In "4-D War," the Order of the Black Sun was able to prevent the Time Lords discovering information about the oncoming war by sending other operatives back in time to dispose of Fenris before his thoughts could be analyzed. 30 years later, the war began as it always would, as depicted in Alan Moore's final Doctor Who comic strip "Black Sun Rising." The leader of the Black Sun was murdered as part of a Sontaran plot to pit the Time Lords and the Order against each other, but the warring sides teamed up to defeat the Sontarans. As Alan Moore left DWM, the story was left unfinished.

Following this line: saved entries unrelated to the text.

**config.mk**
```make
export PLATFORM = sky130hd
export DESIGN_NAME = datapath_core
export DESIGN_NICKNAME = d
export VERILOG_FILES = /design/src/rtl/datapath_pkg.sv /design/src/rtl/datapath_core_alu.sv /design/src/rtl/datapath_core.sv
export SDC_FILE = /design/constraint.sdc
export NUM_CORES = 1
export LEC_CHECK = 0
export BUFFER_PORTS_ARGS = -buffer_cell sky130_fd_sc_hd__buf_2
export CORE_MARGIN = 1
export CORE_UTILIZATION = 45
export CTS_BUF_LIST = sky130_fd_sc_hd__clkbuf_8
export DETAILED_ROUTE_END_ITERATION = 8
export GPL_TIMING_DRIVEN = 0
export PLACE_DENSITY = 0.63
export SYNTH_ARGS = -nofsm -noshare
export SYNTH_HDL_FRONTEND = slang
export SYNTH_SLANG_ARGS = --single-unit
```
**constraint.sdc**
```tcl
create_clock -name clk -period 3.56 [get_ports clk]
set_clock_uncertainty 0.1 [all_clocks]
set_input_delay 0.712 -clock clk [delete_from_list [all_inputs] [get_ports clk]]
set_output_delay 0.712 -clock clk [all_outputs]
set_load 0.02 [all_outputs]
```
**src/rtl/datapath_pkg.sv**
```systemverilog
// ============================================================================
//  Module   : datapath_pkg
//  Brief    : Shared widths, ALU/opcode encodings and instruction field helpers
//             for the 8-bit datapath core.
//  Revision : 1.0 - initial release
// ============================================================================
`default_nettype none

package datapath_pkg;

    localparam int DATA_W  = 8;
    localparam int ADDR_W  = 8;
    localparam int INSTR_W = 16;
    localparam int NREGS   = 8;
    localparam int RIDX_W  = 3;

    typedef enum logic [2:0] {
        ALU_ADD = 3'd0,
        ALU_SUB = 3'd1,
        ALU_AND = 3'd2,
        ALU_OR  = 3'd3,
        ALU_XOR = 3'd4,
        ALU_NOT = 3'd5,
        ALU_SHL = 3'd6,
        ALU_SHR = 3'd7
    } alu_op_e;

    localparam logic [3:0] OP_LDI    = 4'hF;
    localparam logic [3:0] OP_NOP_LO = 4'h8;
    localparam logic [3:0] OP_NOP_HI = 4'hE;

    function automatic logic [3:0] get_opcode(input logic [INSTR_W-1:0] ins);
        return ins[15:12];
    endfunction

    function automatic logic [RIDX_W-1:0] get_rd(input logic [INSTR_W-1:0] ins);
        return ins[11:9];
    endfunction

    function automatic logic [RIDX_W-1:0] get_rs1(input logic [INSTR_W-1:0] ins);
        return ins[8:6];
    endfunction

    function automatic logic [RIDX_W-1:0] get_rs2(input logic [INSTR_W-1:0] ins);
        return ins[5:3];
    endfunction

    function automatic logic [DATA_W-1:0] get_imm(input logic [INSTR_W-1:0] ins);
        return ins[7:0];
    endfunction

endpackage

`default_nettype wire

```
**src/rtl/datapath_core_alu.sv**
```systemverilog
// ============================================================================
//  Module   : dp_alu
//  Brief    : Combinational 8-bit ALU; carries/borrows are discarded and shift
//             amounts use only the low three bits of b.
//  Revision : 1.0 - initial release
// ============================================================================
`default_nettype none

module dp_alu
    import datapath_pkg::*;
(
    input  logic [2:0]        op,
    input  logic [DATA_W-1:0] a,
    input  logic [DATA_W-1:0] b,
    output logic [DATA_W-1:0] y
);

    always_comb begin
        y = '0;
        case (alu_op_e'(op))
            ALU_ADD: y = a + b;
            ALU_SUB: y = a - b;
            ALU_AND: y = a & b;
            ALU_OR:  y = a | b;
            ALU_XOR: y = a ^ b;
            ALU_NOT: y = ~a;
            ALU_SHL: y = a << b[2:0];
            ALU_SHR: y = a >> b[2:0];
            default: y = '0;
        endcase
    end

endmodule

`default_nettype wire

```
**src/rtl/datapath_core.sv**
```systemverilog
// ============================================================================
//  Module   : datapath_core
//  Brief    : Single-cycle 8-bit datapath: free-running PC, 8x8 register file
//             and ALU. Define DATAPATH_ZFLAG_EN to add the registered zflag.
//  Revision : 1.0 - initial release
// ============================================================================
`default_nettype none

module datapath_core
    import datapath_pkg::*;
(
    input  logic               clk,
    input  logic               rst,
    input  logic [INSTR_W-1:0] instr,
    output logic [ADDR_W-1:0]  pc_out,
    output logic [DATA_W-1:0]  debug_r0,
    output logic [DATA_W-1:0]  debug_r1,
`ifdef DATAPATH_ZFLAG_EN
    output logic [DATA_W-1:0]  debug_r2,
    output logic               zflag
`else
    output logic [DATA_W-1:0]  debug_r2
`endif
);

    logic [ADDR_W-1:0] r_pc;
    logic [DATA_W-1:0] r_regs [NREGS];

    logic [3:0]        w_opcode;
    logic [RIDX_W-1:0] w_rd;
    logic [DATA_W-1:0] w_rs1_val;
    logic [DATA_W-1:0] w_rs2_val;
    logic [DATA_W-1:0] w_alu_y;
    logic [DATA_W-1:0] w_wdata;
    logic              w_is_alu;
    logic              w_is_ldi;
    logic              w_we;

    assign w_opcode  = get_opcode(instr);
    assign w_rd      = get_rd(instr);
    assign w_rs1_val = r_regs[get_rs1(instr)];
    assign w_rs2_val = r_regs[get_rs2(instr)];

    // Opcodes 0x0-0x7 are ALU ops, 0xF is LDI, everything between is a NOP.
    assign w_is_alu = ~w_opcode[3];
    assign w_is_ldi = (w_opcode == OP_LDI);
    assign w_we     = w_is_alu | w_is_ldi;
    assign w_wdata  = w_is_ldi ? get_imm(instr) : w_alu_y;

    dp_alu u_alu (
        .op (w_opcode[2:0]),
        .a  (w_rs1_val),
        .b  (w_rs2_val),
        .y  (w_alu_y)
    );

    always_ff @(posedge clk or posedge rst) begin
        if (rst) begin
            r_pc <= '0;
        end else begin
            r_pc <= r_pc + ADDR_W'(1);
        end
    end

    always_ff @(posedge clk or posedge rst) begin
        if (rst) begin
            for (int i = 0; i < NREGS; i++) begin
                r_regs[i] <= '0;
            end
        end else if (w_we) begin
            r_regs[w_rd] <= w_wdata;
        end
    end

`ifdef DATAPATH_ZFLAG_EN
    logic r_zflag;

    always_ff @(posedge clk or posedge rst) begin
        if (rst) begin
            r_zflag <= 1'b0;
        end else if (w_we) begin
            r_zflag <= (w_wdata == '0);
        end
    end

    assign zflag = r_zflag;
`endif

    assign pc_out   = r_pc;
    assign debug_r0 = r_regs[0];
    assign debug_r1 = r_regs[1];
    assign debug_r2 = r_regs[2];

endmodule

`default_nettype wire

```
* After elaboration in Yosys (flattened, before gate mapping) *
Cells that the tools add are included.

word-level totals
  output and inout bits = 32
  register bits = 72
  input bits = 18
  word-level logic and storage cells = 48

operators by class
  magnitude comparators = 4
  bitwise logic cells = 9
  equality and inequality tests = 8
  reductions and logical operators = 2
  muxes and demuxes = 11
  shifts and indexed selects = 2
  $add $sub $neg = 3

operators with widths
  cell                                                                           number
  64-bit bitwise mux                                                             1
  8-bit one-hot mux with 8 select lines                                          1
  8-bit binary-select mux with 3-bit select                                      2
  8-bit two-way mux                                                              6
  8-bit demux with 3-bit select                                                  1
  3-bit equality test (second input constant)                                    4
  4-bit greater-or-equal comparator (second input constant)                      3
  3-bit inverter with 4-bit output                                               3
  8-bit by 1-bit adder with 8-bit output (second input constant)                 1
  8-bit adder                                                                    1
  8-bit bitwise AND                                                              1
  8-bit inverter                                                                 1
  8-bit OR                                                                       1
  8-bit by 3-bit left shift with 8-bit output                                    1
  8-bit by 3-bit right shift with 8-bit output                                   1
  8-bit subtractor                                                               1
  8-bit bitwise XOR                                                              1
  3-bit by 2-bit equality test with 1-bit output (second input constant)         2
  4-bit equality test (second input constant)                                    1
  4-bit by 1-bit less-than comparator with 1-bit output (second input constant)  1
  3-bit by 1-bit equality test with 1-bit output (second input constant)         1
  3-bit zero test                                                                1
  1-bit logical AND                                                              1
  1-bit inverter                                                                 1
  1-bit OR                                                                       1

* Longest topological paths before layout *
Gate-level depths: netlist of the first run.

  depth after elaboration = 8
  gate-level depth with buffers = 18
  mapped depth without buffers = 15

* Modules after synthesis *
From an unflattened synthesis of the first run, not the netlist that was laid out.

second synthesis, totals
  cell total of the unflattened synthesis = 459
  area total of the unflattened synthesis = 5,590.4 um^2

by module, submodules not included
  module         instances  sequential area each (um^2)  cells an instance  area an instance (um^2)
  datapath_core  1          1,801.7                      259                4,103.9
  dp_alu         1          0.0                          200                1,486.4

* Worst setup path after synthesis of the first run *
No wires, ideal clock.

  path kind = input to register
  from = input port instr[5]
  to = register r_regs (netlist bit debug_r2[7])
  setup slack = -0.499 ns
  arrival time = 3.864 ns
  stages on the path = 16
  data required time = 3.365 ns
  buffers on the path = 3
  setup time = 0.095 ns
  cell sequence = buf_4 buf_6 mux2i_1 and2_1 or3_1 buf_4 ha_1 mux2i_1 ha_1 nor2b_1 o21ai_0 a21oi_1 o41ai_1 xnor2_1 a21oi_4 o31ai_1

on the way
  word-level cells in the longest chain between the ends = 8
  elaborated cells on any way between the ends = 14
  those cells by class = 2 x add/sub; 2 x shift; 6 x mux; 4 x bitwise

ends and longest elaborated chain
  element                                                   RTL line                 source
  start, declared                                           datapath_core.sv:14      input logic [INSTR_W-1:0] instr,
  3-bit inverter with 4-bit output (not written as such) *  datapath_core.sv:42      assign w_rs2_val = r_regs[get_rs2(instr)];
  8-bit binary-select mux with 3-bit select *               datapath_core.sv:42
  8-bit two-way mux (not written as such) * (2 in a row)    datapath_core.sv:42
  8-bit subtractor, or another cell as far along            datapath_core_alu.sv:22  ALU_SUB: y = a - b;
  8-bit one-hot mux with 8 select lines *                   datapath_core_alu.sv:20  case (alu_op_e'(op))
  8-bit two-way mux *                                       datapath_core.sv:48      assign w_wdata = w_is_ldi ? get_imm(instr) : w_alu_y;
  64-bit bitwise mux *                                      datapath_core.sv:71      r_regs[w_rd] <= w_wdata;
  end signal, assigned by index                             datapath_core.sv:71
  end, declared                                             datapath_core.sv:27      logic [DATA_W-1:0] r_regs [NREGS];

Every way passes the cells marked *; elsewhere a longest branch is shown, timed or not. The select of a mux whose other input is x is not followed.
A chain may end at the register's enable or synchronous reset.

* Final worst setup path of the first run *
  from = input port instr[5]
  to = register r_regs (netlist bit debug_r0[7])

The elaborated chain is that of the path after synthesis.

==> impl_metrics.env, run 1 <==
export IMPL_status="finished with violations"
export IMPL_failed_checks="negative setup slack"
export IMPL_numCtsBuffers=9
export IMPL_grt_total_usage_pct=27.5
export IMPL_syn_cell_area_um2=5610
export IMPL_ys_top_cells_by_count="86 x nand2_1, 72 x dfrtp_1, 48 x o21ai_0, 29 x buf_4"
export IMPL_synth_seq_cells=72
export IMPL_avgSynthCellArea_um2=9.34
export IMPL_drv_cap=0
export IMPL_grt_max_degree=73
export IMPL_p_leak_nw=2.97
export IMPL_tightest_slew_ps=888
export IMPL_clk_insertion_delay_late_ps=360
export IMPL_drt_pass1_iterations=5
export IMPL_hold_buffers=0
export IMPL_multi_input_area_um2=3600
export IMPL_comb_power_share_pct=61.5
export IMPL_fillers=1124
export IMPL_worstSetupStartpointType="input port"
export IMPL_clockRootBuffer="clkbuf_8"
export IMPL_async_flop_share_pct=100
export IMPL_fin_setup_tns_ps=-406
export IMPL_fmax_mhz=276
export IMPL_grt_first_pass_wirelength_um=26600
export IMPL_dp_hpwl_um=12300
export IMPL_worstPathArrival_ps=3740
export IMPL_power_density_nw_per_um2=870
export IMPL_port_buffers=43
export IMPL_place_gp_congestion=0.928
export IMPL_detail_route_wl_per_cell_um=20.1
export IMPL_die_w_um=114
export IMPL_drc_errors=0
export IMPL_cts_buffer_depth=2
export IMPL_drtIter0Drc=446
export IMPL_synth_top_cell_by_area="dfrtp_1"
export IMPL_core_um2=12100
export IMPL_switching_power_mw=2.61
export IMPL_fin_util_pct=55.5
export IMPL_diodes=0
export IMPL_ios=50
export IMPL_syn_inst=601
export IMPL_slowest_stage="or3_4"
export IMPL_peakVddDrop_mv=0.521
export IMPL_yosysSeqAreaShare_pct=32.1
export IMPL_rsz0062_at_grt="yes"
export IMPL_crit_top_cell="buf_8"
export IMPL_whs_ps=373
export IMPL_syn_nets=646
export IMPL_period_share_pct=102
export IMPL_crit_required_ps=3680
export IMPL_wl_um=17000
export IMPL_crit_path_end_kind="register"
export IMPL_finalMaxSlewViolations=0
export IMPL_seqCellArea_um2=1800
export IMPL_synthTopCellsByArea="dfrtp_1 32%, mux4_2 10%, ha_1 5.8%"
export IMPL_max_stage_delay_ps=410
export IMPL_synth_edf_count=0
export IMPL_start_util_pct=46.5
export IMPL_grt_pass1_vias=4830
export IMPL_hold_class="reg2reg"
export IMPL_final_hold_viol_count=0
export IMPL_antenna_found_initial=0
export IMPL_pwr_share_clk_pct=12.7
export IMPL_path_max_fanout=8
export IMPL_path_class="in2reg"
export IMPL_intPower_mw=3.21
export IMPL_drive_gt1_share_pct=32.6
export IMPL_drt_vias_per_instance=6.00
export IMPL_cts_sinks=72
export IMPL_finalSetupViolCount=8
export IMPL_clk_pin_slew_ps=80
export IMPL_htree_num_levels=3
export IMPL_yosys_warnings=0
export IMPL_netlist_area_leader_share_pct=32.1
export IMPL_synth_cell_type_count=69
export IMPL_r2r_setup_slack_ps=50
export IMPL_std_cell_rows=40
export IMPL_synthMostInstantiatedCell="nand2_1"
export IMPL_swShare_pct=44.9
export IMPL_dr_total_vias=5072
export IMPL_die_h_um=114
export IMPL_pwr_share_seq_pct=25.8
export IMPL_overflow=0
export IMPL_area_growth_pct=19.2
export IMPL_path_cells="buf_8 > buf_12 > mux2i_2 > and2_1 > or3_4 > buf_8 > ha_4 > mux2i_4 > ha_1 > nor2b_1 > o21ai_2 > a21oi_2 > o41ai_2 > xnor2_1 > a21oi_4 > o31ai_1"
export IMPL_setup_ws_ps=-65.8
export IMPL_slew_headroom_pct=40.8
export IMPL_nets=717
export IMPL_synth_ff_type="dfrtp_1"
export IMPL_die_area_um2=12900
export IMPL_cts_tree="done"
export IMPL_finalCriticalPeriod_ps=3630
export IMPL_antenna_left=0
[final timing paths]
path,depth (start not counted),from,to
worst max-delay path,16,instr[5],debug_r0[7]
worst min-delay path,1,pc_out[7],pc_out[7]
worst max register to register,14,debug_r1[1],debug_r0[7]
worst min register to register,1,pc_out[7],pc_out[7]
max in group asynchronous,2,rst,r_regs[14]
min in group asynchronous,2,rst,pc_out[4]
[kinds of logic after synthesis]
group | synth area share [%]
adder cells (fa/ha/maj) | 6.15
AO/OA/AOI/OAI | 20.2
XOR/XNOR | 2.97
multiplexers | 16.0
AND/OR/NAND/NOR | 14.8
buffers and inverters | 7.85
flip-flops | 32.1
[area by class of cell]
class,instances,share of cell area (%)
multi-input cells,449,53.8
flip-flops and latches,72,26.9
plain buffers,55,6.02
repair buffers,60,5.22
well taps,168,3.14
clock buffers,11,2.26
inverters,25,1.46
clock inverters,5,1.18
[registers in the layout, indices dropped and copies added (netlist names)]
register and flops:
pc_out 8, debug_r2 8, r_regs 40, debug_r0 8, debug_r1 8
[repair_timing]
action / CTS / global route
resized for setup: 26 / 40
hold endpoints to repair: 0 / 0
pin swaps: 30 / 33
setup buffers: 13 / 4
endpoints found under the setup margin: 40 / 48
[worst max-delay path, delay by kind of cell]
family	cells	cell delay, ps
buffers and inverters	3	390
AND/OR/NAND/NOR	3	690
AO/OA/AOI/OAI	5	990
multiplexers	2	320
adder cells (fa/ha/maj)	2	460
XOR/XNOR	1	160
[routing by layer]
layer,GRT usage [%],wire (µm)
met5,0,0
met4,13.7,679
met3,4.57,1330
met2,42.7,7820
met1,37.4,7150
[power groups by stage]
stage                     clock, mW  combinational (mW)  sequential, mW
after CTS                     0.750                3.36            1.49
after global routing          0.781                3.89            1.55
after floorplan                   0                2.47            1.37
final                         0.740                3.58            1.50
after detailed placement          0                3.16            1.50
after global placement            0                3.12            1.47
[stage by stage]
step / power (mW) / setup WS [ps] / instances / cell area (µm²)
2_1_floorplan: 3.85 / -213 / 601 / 5680
3_3_place_gp: 4.59 / -790 / 812 / 6110
3_5_place_dp: 4.66 / -810 / 812 / 6110
4_1_cts: 5.59 / -78.4 / 841 / 6530
5_1_grt: 6.21 / -141 / 845 / 6690
6_report: 5.82 / -65.8 / 845 / 6690
[placed cells by master (no fill, tap or decap), types with 4 or more instances in the layout]
cell type | synthesis | layout
nand2_1 | 86 | 86
dfrtp_1 | 72 | 72
buf_4 | 29 | 47
buf_2 | 7 | 44
o21ai_0 | 48 | 39
mux4_2 | 26 | 26
o21ai_1 | 25 | 26
nor2_1 | 26 | 25
ha_1 | 26 | 24
inv_1 | 20 | 19
a21oi_1 | 24 | 19
nor3_1 | 15 | 15
xnor2_1 | 15 | 14
clkbuf_1 | 15 | 11
nand3_1 | 12 | 11
mux2_2 | 11 | 11
clkbuf_8 | 0 | 11
mux2i_1 | 15 | 9
o21ai_2 | 2 | 9
a211oi_1 | 9 | 8
nor2b_1 | 8 | 7
a22oi_1 | 7 | 7
a21oi_2 | 2 | 7
o211ai_1 | 6 | 6
nand2b_1 | 6 | 6
o31ai_2 | 0 | 6
mux2i_4 | 1 | 5
buf_8 | 0 | 4
clkbuf_2 | 0 | 4
and3_1 | 4 | 4
nor4_1 | 4 | 4
o22ai_1 | 4 | 4
xor2_1 | 4 | 4
No activity file was read; power rests on OpenSTA's default activity.
==> run 2: changes to the inputs <==
CELL_PAD_IN_SITES_DETAIL_PLACEMENT = 0   (was not set)
CELL_PAD_IN_SITES_GLOBAL_PLACEMENT = 1   (was not set)
CORE_UTILIZATION = 44   (was 45)
PLACE_DENSITY = 0.78   (was 0.63)
SLEW_MARGIN = 10   (was not set)
==> impl_metrics.env, run 2 (synthesis results as in run 1) <==
export IMPL_cts_buffer_depth=2
export IMPL_r2r_setup_slack_ps=-10
export IMPL_clk_pin_slew_ps=70
export IMPL_r2r_cells=14
export IMPL_fmax_mhz=272
export IMPL_wl_um=17400
export IMPL_grt_first_pass_wirelength_um=27600
export IMPL_finalCriticalPeriod_ps=3680
export IMPL_clockRootBuffer="clkbuf_8"
export IMPL_rr_endpoint="r_regs[15]"
export IMPL_antenna_found_initial=0
export IMPL_antenna_left=0
export IMPL_die_h_um=115
export IMPL_dp_hpwl_um=12600
export IMPL_worstPathArrival_ps=3840
export IMPL_dp_slack_ps=-880
export IMPL_largest_register_ffs=40
export IMPL_clk_insertion_delay_late_ps=360
export IMPL_path_class="in2reg"
export IMPL_cts_sinks=72
export IMPL_rsz0062_at_grt="yes"
export IMPL_p_leak_nw=2.99
export IMPL_slew_headroom_pct=52.0
export IMPL_pwr_share_seq_pct=26.2
export IMPL_drt_pass1_iterations=5
export IMPL_peakVddDrop_mv=0.367
export IMPL_overflow=0
export IMPL_crit_path_end_kind="register"
export IMPL_worstSetupStartpointType="input port"
export IMPL_final_cell_mix="86 x nand2_1, 72 x dfrtp_1, 51 x buf_4"
export IMPL_die_w_um=115
export IMPL_grt_total_usage_pct=28.0
export IMPL_finalSetupViolCount=16
export IMPL_std_cell_rows=40
export IMPL_period_share_pct=103
export IMPL_crit_required_ps=3720
export IMPL_post_dp_cell_area_um2=6140
export IMPL_area_growth_pct=19.2
export IMPL_finalMaxSlewViolations=0
export IMPL_intPower_mw=3.12
export IMPL_nets=723
export IMPL_r2r_start="debug_r1[1]"
export IMPL_setup_ws_ps=-121
export IMPL_detail_route_wl_per_cell_um=20.4
export IMPL_hold_buffers=0
export IMPL_largest_register="r_regs"
export IMPL_diodes=0
export IMPL_drt_vias_per_instance=6.02
export IMPL_switching_power_mw=2.58
export IMPL_cts_tree="done"
export IMPL_power_density_nw_per_um2=851
export IMPL_grt_pass1_vias=5081
export IMPL_path_max_fanout=8
export IMPL_start_util_pct=46.0
export IMPL_ios=50
export IMPL_port_buffers=43
export IMPL_hold_class="in2async"
export IMPL_numCtsBuffers=9
export IMPL_tightest_slew_ps=720
export IMPL_pwr_share_clk_pct=11.5
export IMPL_drc_errors=0
export IMPL_swShare_pct=45.2
export IMPL_failed_checks="negative setup slack"
export IMPL_dr_total_vias=5124
export IMPL_drtIter0Drc=434
export IMPL_die_area_um2=13200
export IMPL_drv_cap=0
export IMPL_final_common_cell="nand2_1"
export IMPL_place_gp_congestion=0.878
export IMPL_final_hold_viol_count=0
export IMPL_status="finished with violations"
export IMPL_final_area_um2=6690
export IMPL_htree_num_levels=3
export IMPL_grt_max_degree=64
export IMPL_drive_gt1_share_pct=31.0
export IMPL_comb_power_share_pct=62.3
export IMPL_core_um2=12200
run 2: cell types whose count changed in the layout (fill, tap and decap cells not counted), sizes merged:
cell,delta
buf,+6
clkinv,-1
inv,+2
bufinv,-1
run 2: worst max-delay path, stage by stage:
cell     delay [ps]
buf_12          110
buf_8           120
mux2i_2         150
and2_1          150
or3_4           420
buf_8           140
ha_4            230
mux2i_4         160
ha_1            250
nor2b_1         130
o21ai_2         180
a21oi_2         100
o41ai_2         300
xnor2_1         240
a21oi_4         160
o31ai_2         290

Alan Moore's Gallifrey Inspired Later Time Wars In Doctor Who
The Gallifrey of Alan Moore's comic strips was hugely influential on the Doctor Who books of the 1990s and early 2000s. Writer Lawrence Miles drew from the idea of the Time Lords fighting a war from the future in his Eighth Doctor novel Alien Bodies. Instead of the Order of the Black Sun, the Time Lords were at war with a mysterious foe known simply as "the Enemy." This war eventually led to the destruction of Gallifrey in the novel The Ancestor Cell - an event wrongly believed to have ended the war.
Author Lawrence Miles name-checked the influence of Alan Moore's Gallifrey strips in a blog post entitled "1979," referencing the year that Doctor Who Magazine began publishing under the original name Doctor Who Weekly. Moore's mystical representation of Gallifrey is also a clear influence on Marc Platt's Virgin New Adventures novels, which further expanded the history of the Time Lords prior to the Doctor's birth. The influence of these comic and literary conflicts came to its inevitable conclusion in 2005, when Russell T. Davies' revived Doctor Who TV series revealed a Time War as part of its new mythology, carrying Alan Moore's influence into the present.
The Time Lords Vs. Daleks Was Doctor Who's "Last Great Time War"
Despite being restored at an undisclosed point after the final Eighth Doctor novel, Lance Park's The Gallifrey Chronicles, Gallifrey was destroyed yet again. Echoing the Doctor Who books' war against the Enemy, John Hurt's War Doctor realized that the destruction of Gallifrey was the only way to stop the Time Lords and Daleks fighting. In another similarity to the book story, it was revealed in Doctor Who season 1, episode 12, "Bad Wolf" that the Daleks survived, and the presumed destruction of the Doctor's own planet was for naught.
Interestingly, Russell T. Davies pinpointed the inciting incident for the war between the Time Lords and Daleks as the serial "Genesis of the Daleks." In that story, the Fourth Doctor is sent to stop the Daleks being created at the behest of the Time Lords. RTD outlined this incident in the Doctor Who Annual 2006 in a short expository story called "Meet the Doctor." It was an interesting flip of Alan Moore's "Star Death" strip, placing the Doctor in the role of Fenris the Hellbringer.
The Doctor's inability to commit Dalek genocide would define the character, and ultimately lead to the devastating effects of the Last Great Time War. Christopher Eccleston's Ninth Doctor refers to the "Last Great Time War" in Doctor Who season 1, episode 6, "Dalek". This is in deference to the two earlier conflicts imagined by both Alan Moore and Lawrence Miles in the comic strips and novels. With the Time Lords seemingly destroyed, the temporal battlefields of Doctor Who have fallen silent for now, but the Time Lords and their enemies have a habit of returning to create problems for the Doctor, continuing the story first imagined by the legendary Alan Moore.